== GOAL OF THE EXERCISE ==
Restate word for word the lines that begin the listing and end with the line holding "sky130_fd_sc_hd__o21ai_0 | 95 | 475 |".

== RECORD SET ==

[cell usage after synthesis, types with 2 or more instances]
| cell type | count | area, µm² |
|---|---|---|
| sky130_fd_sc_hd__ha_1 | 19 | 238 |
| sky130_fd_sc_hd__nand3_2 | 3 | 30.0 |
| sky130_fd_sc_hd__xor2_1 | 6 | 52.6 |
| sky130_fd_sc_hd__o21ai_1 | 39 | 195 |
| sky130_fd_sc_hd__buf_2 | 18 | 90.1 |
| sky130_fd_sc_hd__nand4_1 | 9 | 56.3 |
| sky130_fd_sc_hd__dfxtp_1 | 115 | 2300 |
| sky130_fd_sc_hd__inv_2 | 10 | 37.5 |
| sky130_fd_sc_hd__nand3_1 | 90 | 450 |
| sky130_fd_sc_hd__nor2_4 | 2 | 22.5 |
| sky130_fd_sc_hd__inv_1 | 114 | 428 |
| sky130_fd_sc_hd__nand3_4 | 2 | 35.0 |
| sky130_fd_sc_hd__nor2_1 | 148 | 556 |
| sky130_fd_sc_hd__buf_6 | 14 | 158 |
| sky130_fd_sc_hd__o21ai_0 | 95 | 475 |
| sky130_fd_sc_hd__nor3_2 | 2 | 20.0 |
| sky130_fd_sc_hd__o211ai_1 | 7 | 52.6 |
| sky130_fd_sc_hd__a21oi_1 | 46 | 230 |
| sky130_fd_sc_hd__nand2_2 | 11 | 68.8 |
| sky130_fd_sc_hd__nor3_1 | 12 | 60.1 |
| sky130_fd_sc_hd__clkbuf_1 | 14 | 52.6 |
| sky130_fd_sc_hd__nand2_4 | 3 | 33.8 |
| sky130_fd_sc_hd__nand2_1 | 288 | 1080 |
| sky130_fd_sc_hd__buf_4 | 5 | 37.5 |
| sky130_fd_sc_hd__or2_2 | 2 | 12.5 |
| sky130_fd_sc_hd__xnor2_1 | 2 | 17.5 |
[src/rtl/inst_fetch_unit.sv]
// Instruction fetch stage: PC, pipelined ibus requests, in-order prefetch FIFO.
// Optional perf counters enabled by IF_FETCH_PERF_EN.
module inst_fetch_unit #(
    parameter logic [31:0] RESET_ADDR = 32'h0000_0000,
    parameter int          FIFO_DEPTH = 2,
    parameter logic [31:0] INST_NOP   = 32'h0000_0013
) (
    input  logic        clk,
    input  logic        rst_sync,
    input  logic        stall_n,
    input  logic        hold_flag,
    input  logic        jump_flag,
    input  logic [31:0] jump_addr,
    output logic        ibus_req,
    output logic [31:0] ibus_addr,
    input  logic        ibus_gnt,
    input  logic        ibus_rvalid,
    input  logic [31:0] ibus_rdata,
    input  logic        ibus_err,
    output logic [31:0] instruction_addr_if,
    output logic [31:0] instruction_if,
    output logic        exception_if,
    output logic        inst_valid_if
`ifdef IF_FETCH_PERF_EN
    ,
    output logic [31:0] perf_fetch_cnt,
    output logic [31:0] perf_starve_cnt
`endif
);

    localparam int PW = $clog2(FIFO_DEPTH);
    localparam int CW = PW + 1;
    localparam logic [CW:0] DEPTH_V = (CW+1)'(FIFO_DEPTH);

    typedef enum logic [1:0] {
        S_BOOT,
        S_RUN,
        S_HALT
    } state_t;

    state_t state, state_nx;

    logic [31:0] pc;
    logic [31:0] resp_pc;
    logic [31:0] last_addr;
    logic [CW-1:0] outstanding, out_nx;
    logic [CW-1:0] discard;
    logic [CW-1:0] count;
    logic [PW-1:0] head, tail;
    logic [CW:0] occupancy;

    logic [31:0] fifo_addr [FIFO_DEPTH];
    logic [31:0] fifo_data [FIFO_DEPTH];
    logic        fifo_err  [FIFO_DEPTH];

    logic empty, misalign, grant, drop, keep, pop;

    assign empty     = (count == '0);
    assign misalign  = jump_flag && (jump_addr[1:0] != 2'b00);
    assign grant     = ibus_req && ibus_gnt;
    assign drop      = ibus_rvalid && (discard != '0);
    assign keep      = ibus_rvalid && (discard == '0) && !jump_flag;
    assign pop       = stall_n && !hold_flag && !empty && !jump_flag;
    assign occupancy = {1'b0, count} + {1'b0, outstanding};
    assign out_nx    = outstanding + CW'(grant) - CW'(ibus_rvalid);

    // Occupancy never grows while a request waits, so req stays stable.
    assign ibus_req  = (state == S_RUN) && (occupancy < DEPTH_V);
    assign ibus_addr = pc;

    always_ff @(posedge clk) begin
        if (rst_sync) state <= S_BOOT;
        else          state <= state_nx;
    end

    always_comb begin
        state_nx = state;
        unique case (state)
            S_BOOT: state_nx = S_RUN;
            S_RUN:  if (keep && ibus_err) state_nx = S_HALT;
            S_HALT: state_nx = S_HALT;
            default: state_nx = S_BOOT;
        endcase
        if (jump_flag) state_nx = misalign ? S_HALT : S_RUN;
    end

    always_ff @(posedge clk) begin
        if (rst_sync) begin
            pc          <= RESET_ADDR;
            resp_pc     <= RESET_ADDR;
            last_addr   <= RESET_ADDR;
            outstanding <= '0;
            discard     <= '0;
            count       <= '0;
            head        <= '0;
            tail        <= '0;
        end else begin
            outstanding <= out_nx;
            if (grant) pc <= pc + 32'd4;
            if (!empty) last_addr <= fifo_addr[head];
            if (jump_flag) begin
                // Everything still in flight after this edge belongs to the old path.
                pc      <= jump_addr;
                resp_pc <= jump_addr;
                discard <= out_nx;
                head    <= '0;
                if (misalign) begin
                    fifo_addr[0] <= jump_addr;
                    fifo_data[0] <= INST_NOP;
                    fifo_err[0]  <= 1'b1;
                    tail         <= PW'(1);
                    count        <= CW'(1);
                end else begin
                    tail  <= '0;
                    count <= '0;
                end
            end else begin
                if (drop) discard <= discard - CW'(1);
                if (keep) begin
                    fifo_addr[tail] <= resp_pc;
                    fifo_data[tail] <= ibus_rdata;
                    fifo_err[tail]  <= ibus_err;
                    tail            <= tail + PW'(1);
                    resp_pc         <= resp_pc + 32'd4;
                end
                if (pop) head <= head + PW'(1);
                count <= count + CW'(keep) - CW'(pop);
            end
        end
    end

    always_comb begin
        inst_valid_if       = !empty;
        exception_if        = 1'b0;
        instruction_if      = INST_NOP;
        instruction_addr_if = last_addr;
        if (!empty) begin
            instruction_addr_if = fifo_addr[head];
            exception_if        = fifo_err[head];
            if (!fifo_err[head]) instruction_if = fifo_data[head];
        end
    end

`ifdef IF_FETCH_PERF_EN
    always_ff @(posedge clk) begin
        if (rst_sync) begin
            perf_fetch_cnt  <= '0;
            perf_starve_cnt <= '0;
        end else begin
            if (grant) perf_fetch_cnt <= perf_fetch_cnt + 32'd1;
            if (stall_n && empty && (state != S_HALT))
                perf_starve_cnt <= perf_starve_cnt + 32'd1;
        end
    end
`endif

endmodule
--- src/rtl/addsub_nbit.sv ---
// addsub_nbit -- combinational ext(i_a) +/- ext(i_m) over WIDTH+1 bits.
//   i_a, i_m     : WIDTH-bit operands
//   i_signed_en  : 1 = sign-extend operands, 0 = zero-extend
//   i_sub_en     : 1 = subtract i_m, 0 = add i_m
//   o_sum        : WIDTH+1-bit result (never overflows for these extensions)
module addsub_nbit
  import mult_pkg::*;
#(
  parameter int WIDTH = 8
) (
  input  logic [WIDTH-1:0] i_a,
  input  logic [WIDTH-1:0] i_m,
  input  logic             i_signed_en,
  input  logic             i_sub_en,
  output logic [WIDTH:0]   o_sum
);

  logic [WIDTH:0] w_ext_a;
  logic [WIDTH:0] w_ext_m;

  assign w_ext_a = {i_signed_en & i_a[WIDTH-1], i_a};
  assign w_ext_m = {i_signed_en & i_m[WIDTH-1], i_m};
  assign o_sum   = i_sub_en ? (w_ext_a - w_ext_m) : (w_ext_a + w_ext_m);

endmodule

--- src/rtl/shift_add_multiplier_n.sv ---
// shift_add_multiplier_n -- sequential add/shift multiplier, one step per clock.
// The 2*WIDTH-bit product ends up in {Aval, Bval}; X is the sign bit in signed mode.
// Ports:
//   Clk, Reset    : clock, asynchronous active-high reset
//   Din           : operand switches (multiplier on ClearA_loadB, multiplicand on Execute)
//   ClearA_loadB  : in IDLE, clear A/X and load B from Din (wins over Execute)
//   Execute       : in IDLE, capture multiplicand and start a multiply
//   SignedMode    : 1 = two's-complement, 0 = unsigned; sampled at start
//   Aval, Bval, X : product registers
//   Busy          : high while stepping
//   Done          : one-cycle pulse once the product is valid
// Optional macro HEX_OUT_EN adds AhexN/BhexN active-low seven-segment decodes of
// Aval/Bval (digit 0 in bits [6:0]); WIDTH must then be a multiple of 4.
module shift_add_multiplier_n
  import mult_pkg::*;
#(
  parameter int WIDTH = 8
) (
  input  logic             Clk,
  input  logic             Reset,
  input  logic [WIDTH-1:0] Din,
  input  logic             ClearA_loadB,
  input  logic             Execute,
  input  logic             SignedMode,
  output logic [WIDTH-1:0] Aval,
  output logic [WIDTH-1:0] Bval,
  output logic             X,
  output logic             Busy,
  output logic             Done
`ifdef HEX_OUT_EN
  ,
  output logic [(WIDTH/4)*7-1:0] AhexN,
  output logic [(WIDTH/4)*7-1:0] BhexN
`endif
);

  localparam int CNT_W = cnt_width(WIDTH);
  localparam logic [CNT_W-1:0] CNT_LAST = CNT_W'(WIDTH - 1);
  localparam logic [CNT_W-1:0] CNT_ONE  = CNT_W'(1);

  if (WIDTH < 2) begin : g_bad_width
    $error("shift_add_multiplier_n: WIDTH must be >= 2");
  end

  state_t           r_state, r_state_next;
  logic [WIDTH-1:0] r_a, r_a_next;
  logic [WIDTH-1:0] r_b, r_b_next;
  logic [WIDTH-1:0] r_m, r_m_next;
  logic             r_x, r_x_next;
  logic [CNT_W-1:0] r_cnt, r_cnt_next;
  logic             r_signed, r_signed_next;
  logic             r_done, r_done_next;

  logic             w_last;
  logic [WIDTH:0]   w_sum;
  logic [WIDTH:0]   w_tmp;

  assign w_last = (r_cnt == CNT_LAST);

  // Signed mode subtracts on the final step: the multiplier's MSB carries weight -2^(WIDTH-1).
  addsub_nbit #(.WIDTH(WIDTH)) u_addsub (
    .i_a         (r_a),
    .i_m         (r_m),
    .i_signed_en (r_signed),
    .i_sub_en    (r_signed & w_last),
    .o_sum       (w_sum)
  );

  assign w_tmp = r_b[0] ? w_sum : {r_signed & r_a[WIDTH-1], r_a};

  always_ff @(posedge Clk or posedge Reset) begin
    if (Reset) begin
      r_state  <= IDLE;
      r_a      <= '0;
      r_b      <= '0;
      r_m      <= '0;
      r_x      <= 1'b0;
      r_cnt    <= '0;
      r_signed <= 1'b0;
      r_done   <= 1'b0;
    end else begin
      r_state  <= r_state_next;
      r_a      <= r_a_next;
      r_b      <= r_b_next;
      r_m      <= r_m_next;
      r_x      <= r_x_next;
      r_cnt    <= r_cnt_next;
      r_signed <= r_signed_next;
      r_done   <= r_done_next;
    end
  end

  always_comb begin
    r_state_next  = r_state;
    r_a_next      = r_a;
    r_b_next      = r_b;
    r_m_next      = r_m;
    r_x_next      = r_x;
    r_cnt_next    = r_cnt;
    r_signed_next = r_signed;
    r_done_next   = 1'b0;
    unique case (r_state)
      IDLE: begin
        if (ClearA_loadB) begin
          r_a_next = '0;
          r_x_next = 1'b0;
          r_b_next = Din;
        end else if (Execute) begin
          r_m_next      = Din;
          r_signed_next = SignedMode;
          r_a_next      = '0;
          r_x_next      = 1'b0;
          r_cnt_next    = '0;
          r_state_next  = RUN;
        end
      end
      RUN: begin
        r_a_next   = w_tmp[WIDTH:1];
        r_b_next   = {w_tmp[0], r_b[WIDTH-1:1]};
        r_x_next   = r_signed & w_tmp[WIDTH];
        r_cnt_next = r_cnt + CNT_ONE;
        if (w_last) begin
          r_done_next  = 1'b1;
          r_state_next = HOLD;
        end
      end
      HOLD: begin
        // Execute must drop before another multiply can start.
        if (!Execute) begin
          r_state_next = IDLE;
        end
      end
      default: begin
        r_state_next = IDLE;
      end
    endcase
  end

  assign Aval = r_a;
  assign Bval = r_b;
  assign X    = r_x;
  assign Busy = (r_state == RUN);
  assign Done = r_done;

`ifdef HEX_OUT_EN
  if (WIDTH % 4 != 0) begin : g_bad_hex_width
    $error("shift_add_multiplier_n: HEX_OUT_EN needs WIDTH divisible by 4");
  end

  for (genvar gi = 0; gi < WIDTH / 4; gi++) begin : g_hex
    assign AhexN[gi*7 +: 7] = SEG7_TABLE[r_a[gi*4 +: 4]];
    assign BhexN[gi*7 +: 7] = SEG7_TABLE[r_b[gi*4 +: 4]];
  end
`else
  // No display decode in this build.
`endif

endmodule
**config.mk**
```make
export PLATFORM = sky130hd
export DESIGN_NAME = oserdes_pattern_gen
export DESIGN_NICKNAME = d
export VERILOG_FILES = /design/src/rtl/oserdes_pattern_gen.sv
export SDC_FILE = /design/constraint.sdc
export NUM_CORES = 1
export LEC_CHECK = 0
export ABC_AREA = 1
export ABC_CLOCK_PERIOD_IN_PS = 16350
export CAP_MARGIN = 40
export CORE_MARGIN = 2
export CORE_UTILIZATION = 50
export CTS_CLUSTER_SIZE = 25
export DETAILED_ROUTE_END_ITERATION = 8
export PLACE_DENSITY = 0.67
export SLEW_MARGIN = 10
export SYNTH_ARGS = -nofsm -noshare
export SYNTH_HDL_FRONTEND = slang
export SYNTH_SLANG_ARGS = --single-unit
```
**constraint.sdc**
```tcl
create_clock -name CLK_PARALLEL -period 16.35 [get_ports CLK_PARALLEL]
set_clock_uncertainty 0.15 [all_clocks]
set_input_delay 3.27 -clock CLK_PARALLEL [delete_from_list [all_inputs] [get_ports CLK_PARALLEL]]
set_output_delay 3.27 -clock CLK_PARALLEL [all_outputs]
set_load 0.02 [all_outputs]
```
### src/rtl/uart_receiver.sv
// uart_receiver: 8N1 LSB-first UART receive stage, oversampled on sck_rising_edge
module uart_receiver
  import uart_pkg::*;
#(
  parameter int OVERSAMPLE   = UART_OVERSAMPLE,
  parameter int SAMPLE_POINT = 7,
  parameter int DATA_BITS    = UART_DATA_BITS,
  parameter int SYNC_STAGES  = 2
) (
  input  logic                 clk,
  input  logic                 rst_n,
  input  logic                 en,
  input  logic                 sck_rising_edge,
  input  logic                 sin,
  output logic [DATA_BITS-1:0] rx_data,
  output logic                 rx_data_valid,
  output logic                 rx_error,
  output logic                 receiver_busy
);
  localparam int TW = $clog2(OVERSAMPLE);
  localparam int BW = DATA_BITS > 1 ? $clog2(DATA_BITS) : 1;
  rx_state_t            state;
  logic [TW-1:0]        tick_cnt;
  logic [BW-1:0]        bit_idx;
  logic [DATA_BITS-1:0] shreg;
  logic [SYNC_STAGES-1:0] warm;
  logic sin_s, armed, sample, wrap;
  uart_sync #(.STAGES(SYNC_STAGES), .RESET_VAL(1'b1)) u_sync (
    .clk(clk), .rst_n(rst_n), .d(sin), .q(sin_s)
  );
  assign sample = sck_rising_edge && tick_cnt == TW'(SAMPLE_POINT);
  assign wrap   = sck_rising_edge && tick_cnt == TW'(OVERSAMPLE - 1);
  // warm masks the synchronizer's preset ones so a line held low across reset never arms
  always_ff @(posedge clk or negedge rst_n)
    if (!rst_n) begin
      state         <= IDLE;
      tick_cnt      <= '0;
      bit_idx       <= '0;
      shreg         <= '0;
      warm          <= '0;
      armed         <= 1'b0;
      rx_data       <= '0;
      rx_data_valid <= 1'b0;
      rx_error      <= 1'b0;
      receiver_busy <= 1'b0;
    end else begin
      warm          <= {warm[SYNC_STAGES-2:0], 1'b1};
      rx_data_valid <= 1'b0;
      if (sck_rising_edge) tick_cnt <= wrap ? '0 : tick_cnt + 1'b1;
      if (!en) begin
        state         <= IDLE;
        receiver_busy <= 1'b0;
        armed         <= 1'b0;
      end else begin
        if (sin_s && warm[SYNC_STAGES-1]) armed <= 1'b1;
        case (state)
          IDLE: if (armed && !sin_s) begin
            state         <= START;
            tick_cnt      <= '0;
            receiver_busy <= 1'b1;
          end
          START: if (sample && sin_s) begin
            state         <= IDLE;
            receiver_busy <= 1'b0;
          end else if (wrap) begin
            state   <= DATA;
            bit_idx <= '0;
          end
          DATA: begin
            if (sample) shreg[bit_idx] <= sin_s;
            if (wrap) begin
              bit_idx <= bit_idx + 1'b1;
              if (bit_idx == BW'(DATA_BITS - 1)) state <= STOP;
            end
          end
          STOP: if (sample) begin
            state         <= IDLE;
            rx_data       <= shreg;
            rx_error      <= !sin_s;
            rx_data_valid <= 1'b1;
            receiver_busy <= 1'b0;
            if (!sin_s) armed <= 1'b0;
          end
          default: state <= IDLE;
        endcase
      end
    end
endmodule

### config.mk
export PLATFORM = sky130hd
export DESIGN_NAME = uart_receiver
export DESIGN_NICKNAME = d
export VERILOG_FILES = /design/src/rtl/uart_pkg.sv /design/src/rtl/uart_sync.sv /design/src/rtl/uart_receiver.sv
export SDC_FILE = /design/constraint.sdc
export NUM_CORES = 1
export LEC_CHECK = 0
export CELL_PAD_IN_SITES_DETAIL_PLACEMENT = 0
export CELL_PAD_IN_SITES_GLOBAL_PLACEMENT = 1
export CORE_MARGIN = 2
export CORE_UTILIZATION = 35
export CTS_BUF_LIST = sky130_fd_sc_hd__clkbuf_4 sky130_fd_sc_hd__clkbuf_8 sky130_fd_sc_hd__clkbuf_16
export DETAILED_ROUTE_END_ITERATION = 16
export PLACE_DENSITY_LB_ADDON = 0.1
export SYNTH_ARGS = -nofsm -noshare
export SYNTH_HDL_FRONTEND = slang
export SYNTH_SLANG_ARGS = --single-unit
### constraint.sdc
create_clock -name clk -period 1.7 [get_ports clk]
set_clock_uncertainty 0.2 [all_clocks]
set_input_delay 0.34 -clock clk [delete_from_list [all_inputs] [get_ports clk]]
set_output_delay 0.34 -clock clk [all_outputs]
set_load 0.01 [all_outputs]
===== config.mk =====
export PLATFORM = sky130hd
export DESIGN_NAME = ccip_rdreq_tracker
export DESIGN_NICKNAME = d
export VERILOG_FILES = /design/src/rtl/ccip_rdreq_tracker.sv
export SDC_FILE = /design/constraint.sdc
export NUM_CORES = 2
export LEC_CHECK = 0
export BUFFER_PORTS_ARGS = -buffer_cell sky130_fd_sc_hd__clkbuf_2
export CORE_MARGIN = 2
export CORE_UTILIZATION = 55
export DETAILED_ROUTE_END_ITERATION = 8
export GPL_TIMING_DRIVEN = 1
export PLACE_DENSITY_LB_ADDON = 0.25
export SYNTH_ARGS = -nofsm -noshare
export SYNTH_HDL_FRONTEND = slang
export SYNTH_SLANG_ARGS = --single-unit

===== constraint.sdc =====
create_clock -name clk -period 8.97 [get_ports clk]
set_input_delay 0.4485 -clock clk [delete_from_list [all_inputs] [get_ports clk]]
set_output_delay 0.4485 -clock clk [all_outputs]
set_load 0.01 [all_outputs]

===== src/rtl/ccip_rdreq_tracker.sv =====
// ccip_rdreq_tracker: passive CCI-P C0 read request/response tracker.
// Optional latency statistics ports: define CCIP_RDTRACK_LATSTATS_EN.
module ccip_rdreq_tracker #(
    parameter int DEPTH       = 32,
    parameter int MDATA_W     = 16,
    parameter int TIMEOUT_CYC = 4096,
    parameter int AGE_W       = 16
) (
    input  logic                         clk,
    input  logic                         SoftReset_n,
    input  logic                         tx_rd_valid,
    input  logic [MDATA_W-1:0]           tx_mdata,
    input  logic [1:0]                   tx_len,
    input  logic                         rx_rd_valid,
    input  logic [MDATA_W-1:0]           rx_mdata,
    output logic [$clog2(DEPTH+1)-1:0]   outstanding,
    output logic [$clog2(DEPTH+1)-1:0]   watermark,
    output logic                         evt_valid,
    output logic [1:0]                   evt_code,
    output logic [MDATA_W-1:0]           evt_mdata,
    output logic [2:0]                   err_sticky
`ifdef CCIP_RDTRACK_LATSTATS_EN
    ,
    output logic [AGE_W-1:0]             lat_min,
    output logic [AGE_W-1:0]             lat_max,
    output logic [47:0]                  lat_sum,
    output logic [31:0]                  lat_cnt
`endif
);

    localparam int IDX_W = (DEPTH > 1) ? $clog2(DEPTH) : 1;
    localparam int CNT_W = $clog2(DEPTH + 1);
    localparam logic [AGE_W-1:0] AGE_MAX = '1;
    localparam logic [AGE_W-1:0] TMO_AGE = AGE_W'(TIMEOUT_CYC);

    localparam logic [1:0] EVT_ORPHAN  = 2'b01;
    localparam logic [1:0] EVT_OVERFLOW = 2'b10;
    localparam logic [1:0] EVT_TIMEOUT = 2'b11;

    // Entry table
    logic [DEPTH-1:0]   r_vld;
    logic [DEPTH-1:0]   r_tmo;
    logic [MDATA_W-1:0] r_mdata [DEPTH];
    logic [1:0]         r_len   [DEPTH];
    logic [1:0]         r_rcvd  [DEPTH];
    logic [AGE_W-1:0]   r_age   [DEPTH];

    // Counters and event registers
    logic [CNT_W-1:0]   r_out;
    logic [CNT_W-1:0]   r_wm;
    logic               r_evt_valid;
    logic [1:0]         r_evt_code;
    logic [MDATA_W-1:0] r_evt_mdata;
    logic [2:0]         r_sticky;

    // Search results
    logic               w_hit;
    logic [IDX_W-1:0]   w_hit_idx;
    logic               w_free_ok;
    logic [IDX_W-1:0]   w_alloc_idx;
    logic               w_tmo;
    logic [IDX_W-1:0]   w_tmo_idx;

    logic               w_rx_hit;
    logic               w_free;
    logic               w_alloc;
    logic               w_orphan;
    logic               w_ovf;
    logic               w_tmo_rpt;
    logic [CNT_W-1:0]   w_out_nxt;

    // Priority searches over the start-of-cycle table; lowest index wins
    always_comb begin
        w_hit       = 1'b0;
        w_hit_idx   = '0;
        w_free_ok   = 1'b0;
        w_alloc_idx = '0;
        w_tmo       = 1'b0;
        w_tmo_idx   = '0;
        for (int i = DEPTH - 1; i >= 0; i--) begin
            if (r_vld[i] && (r_mdata[i] == rx_mdata)) begin
                w_hit     = 1'b1;
                w_hit_idx = IDX_W'(i);
            end
            if (!r_vld[i]) begin
                w_free_ok   = 1'b1;
                w_alloc_idx = IDX_W'(i);
            end
            if (r_vld[i] && !r_tmo[i] && (r_age[i] >= TMO_AGE)) begin
                w_tmo     = 1'b1;
                w_tmo_idx = IDX_W'(i);
            end
        end
    end

    // Per-cycle decisions derived from the searches
    always_comb begin
        w_rx_hit  = rx_rd_valid && w_hit;
        w_free    = w_rx_hit && (r_rcvd[w_hit_idx] == r_len[w_hit_idx]);
        w_alloc   = tx_rd_valid && w_free_ok;
        w_orphan  = rx_rd_valid && !w_hit;
        w_ovf     = tx_rd_valid && !w_free_ok;
        w_tmo_rpt = w_tmo && !w_orphan && !w_ovf;
        w_out_nxt = r_out;
        if (w_alloc && !w_free) begin
            w_out_nxt = r_out + CNT_W'(1);
        end else if (!w_alloc && w_free) begin
            w_out_nxt = r_out - CNT_W'(1);
        end
    end

    // Entry table update: aging, response counting, free, timeout flag, allocate
    always_ff @(posedge clk or negedge SoftReset_n) begin
        if (!SoftReset_n) begin
            r_vld <= '0;
            r_tmo <= '0;
            for (int i = 0; i < DEPTH; i++) begin
                r_mdata[i] <= '0;
                r_len[i]   <= '0;
                r_rcvd[i]  <= '0;
                r_age[i]   <= '0;
            end
        end else begin
            for (int i = 0; i < DEPTH; i++) begin
                if (r_vld[i] && (r_age[i] != AGE_MAX)) begin
                    r_age[i] <= r_age[i] + AGE_W'(1);
                end
                if (w_rx_hit && (w_hit_idx == IDX_W'(i))) begin
                    if (w_free) begin
                        r_vld[i] <= 1'b0;
                    end else begin
                        r_rcvd[i] <= r_rcvd[i] + 2'd1;
                    end
                end
                if (w_tmo_rpt && (w_tmo_idx == IDX_W'(i))) begin
                    r_tmo[i] <= 1'b1;
                end
                if (w_alloc && (w_alloc_idx == IDX_W'(i))) begin
                    r_vld[i]   <= 1'b1;
                    r_tmo[i]   <= 1'b0;
                    r_mdata[i] <= tx_mdata;
                    r_len[i]   <= tx_len;
                    r_rcvd[i]  <= 2'd0;
                    r_age[i]   <= '0;
                end
            end
        end
    end

    // Outstanding count and high watermark (watermark lags by one cycle)
    always_ff @(posedge clk or negedge SoftReset_n) begin
        if (!SoftReset_n) begin
            r_out <= '0;
            r_wm  <= '0;
        end else begin
            r_out <= w_out_nxt;
            r_wm  <= (r_out > r_wm) ? r_out : r_wm;
        end
    end

    // Registered event record with orphan > overflow > timeout priority
    always_ff @(posedge clk or negedge SoftReset_n) begin
        if (!SoftReset_n) begin
            r_evt_valid <= 1'b0;
            r_evt_code  <= 2'b00;
            r_evt_mdata <= '0;
            r_sticky    <= 3'b000;
        end else begin
            r_evt_valid <= w_orphan || w_ovf || w_tmo;
            r_sticky    <= r_sticky | {w_tmo, w_ovf, w_orphan};
            if (w_orphan) begin
                r_evt_code  <= EVT_ORPHAN;
                r_evt_mdata <= rx_mdata;
            end else if (w_ovf) begin
                r_evt_code  <= EVT_OVERFLOW;
                r_evt_mdata <= tx_mdata;
            end else if (w_tmo) begin
                r_evt_code  <= EVT_TIMEOUT;
                r_evt_mdata <= r_mdata[w_tmo_idx];
            end else begin
                r_evt_code  <= 2'b00;
                r_evt_mdata <= '0;
            end
        end
    end

    assign outstanding = r_out;
    assign watermark   = r_wm;
    assign evt_valid   = r_evt_valid;
    assign evt_code    = r_evt_code;
    assign evt_mdata   = r_evt_mdata;
    assign err_sticky  = r_sticky;

`ifdef CCIP_RDTRACK_LATSTATS_EN
    localparam logic [47:0] SUM_MAX = '1;
    localparam logic [31:0] CNT_MAX = '1;

    logic [AGE_W-1:0] r_lat_min;
    logic [AGE_W-1:0] r_lat_max;
    logic [47:0]      r_lat_sum;
    logic [31:0]      r_lat_cnt;
    logic [AGE_W-1:0] w_lat;
    logic [47:0]      w_lat_ext;

    // Latency of the freed entry is its age plus the final response cycle
    always_comb begin
        w_lat = r_age[w_hit_idx];
        if (w_lat != AGE_MAX) begin
            w_lat = w_lat + AGE_W'(1);
        end
        w_lat_ext = 48'(w_lat);
    end

    // Saturating latency statistics, updated on every entry free
    always_ff @(posedge clk or negedge SoftReset_n) begin
        if (!SoftReset_n) begin
            r_lat_min <= '1;
            r_lat_max <= '0;
            r_lat_sum <= '0;
            r_lat_cnt <= '0;
        end else if (w_free) begin
            if (w_lat < r_lat_min) begin
                r_lat_min <= w_lat;
            end
            if (w_lat > r_lat_max) begin
                r_lat_max <= w_lat;
            end
            if (r_lat_sum > (SUM_MAX - w_lat_ext)) begin
                r_lat_sum <= SUM_MAX;
            end else begin
                r_lat_sum <= r_lat_sum + w_lat_ext;
            end
            if (r_lat_cnt != CNT_MAX) begin
                r_lat_cnt <= r_lat_cnt + 32'd1;
            end
        end
    end

    assign lat_min = r_lat_min;
    assign lat_max = r_lat_max;
    assign lat_sum = r_lat_sum;
    assign lat_cnt = r_lat_cnt;
`endif

endmodule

== SOLUTION ==
[cell usage after synthesis, types with 2 or more instances]
| cell type | count | area, µm² |
|---|---|---|
| sky130_fd_sc_hd__ha_1 | 19 | 238 |
| sky130_fd_sc_hd__nand3_2 | 3 | 30.0 |
| sky130_fd_sc_hd__xor2_1 | 6 | 52.6 |
| sky130_fd_sc_hd__o21ai_1 | 39 | 195 |
| sky130_fd_sc_hd__buf_2 | 18 | 90.1 |
| sky130_fd_sc_hd__nand4_1 | 9 | 56.3 |
| sky130_fd_sc_hd__dfxtp_1 | 115 | 2300 |
| sky130_fd_sc_hd__inv_2 | 10 | 37.5 |
| sky130_fd_sc_hd__nand3_1 | 90 | 450 |
| sky130_fd_sc_hd__nor2_4 | 2 | 22.5 |
| sky130_fd_sc_hd__inv_1 | 114 | 428 |
| sky130_fd_sc_hd__nand3_4 | 2 | 35.0 |
| sky130_fd_sc_hd__nor2_1 | 148 | 556 |
| sky130_fd_sc_hd__buf_6 | 14 | 158 |
| sky130_fd_sc_hd__o21ai_0 | 95 | 475 |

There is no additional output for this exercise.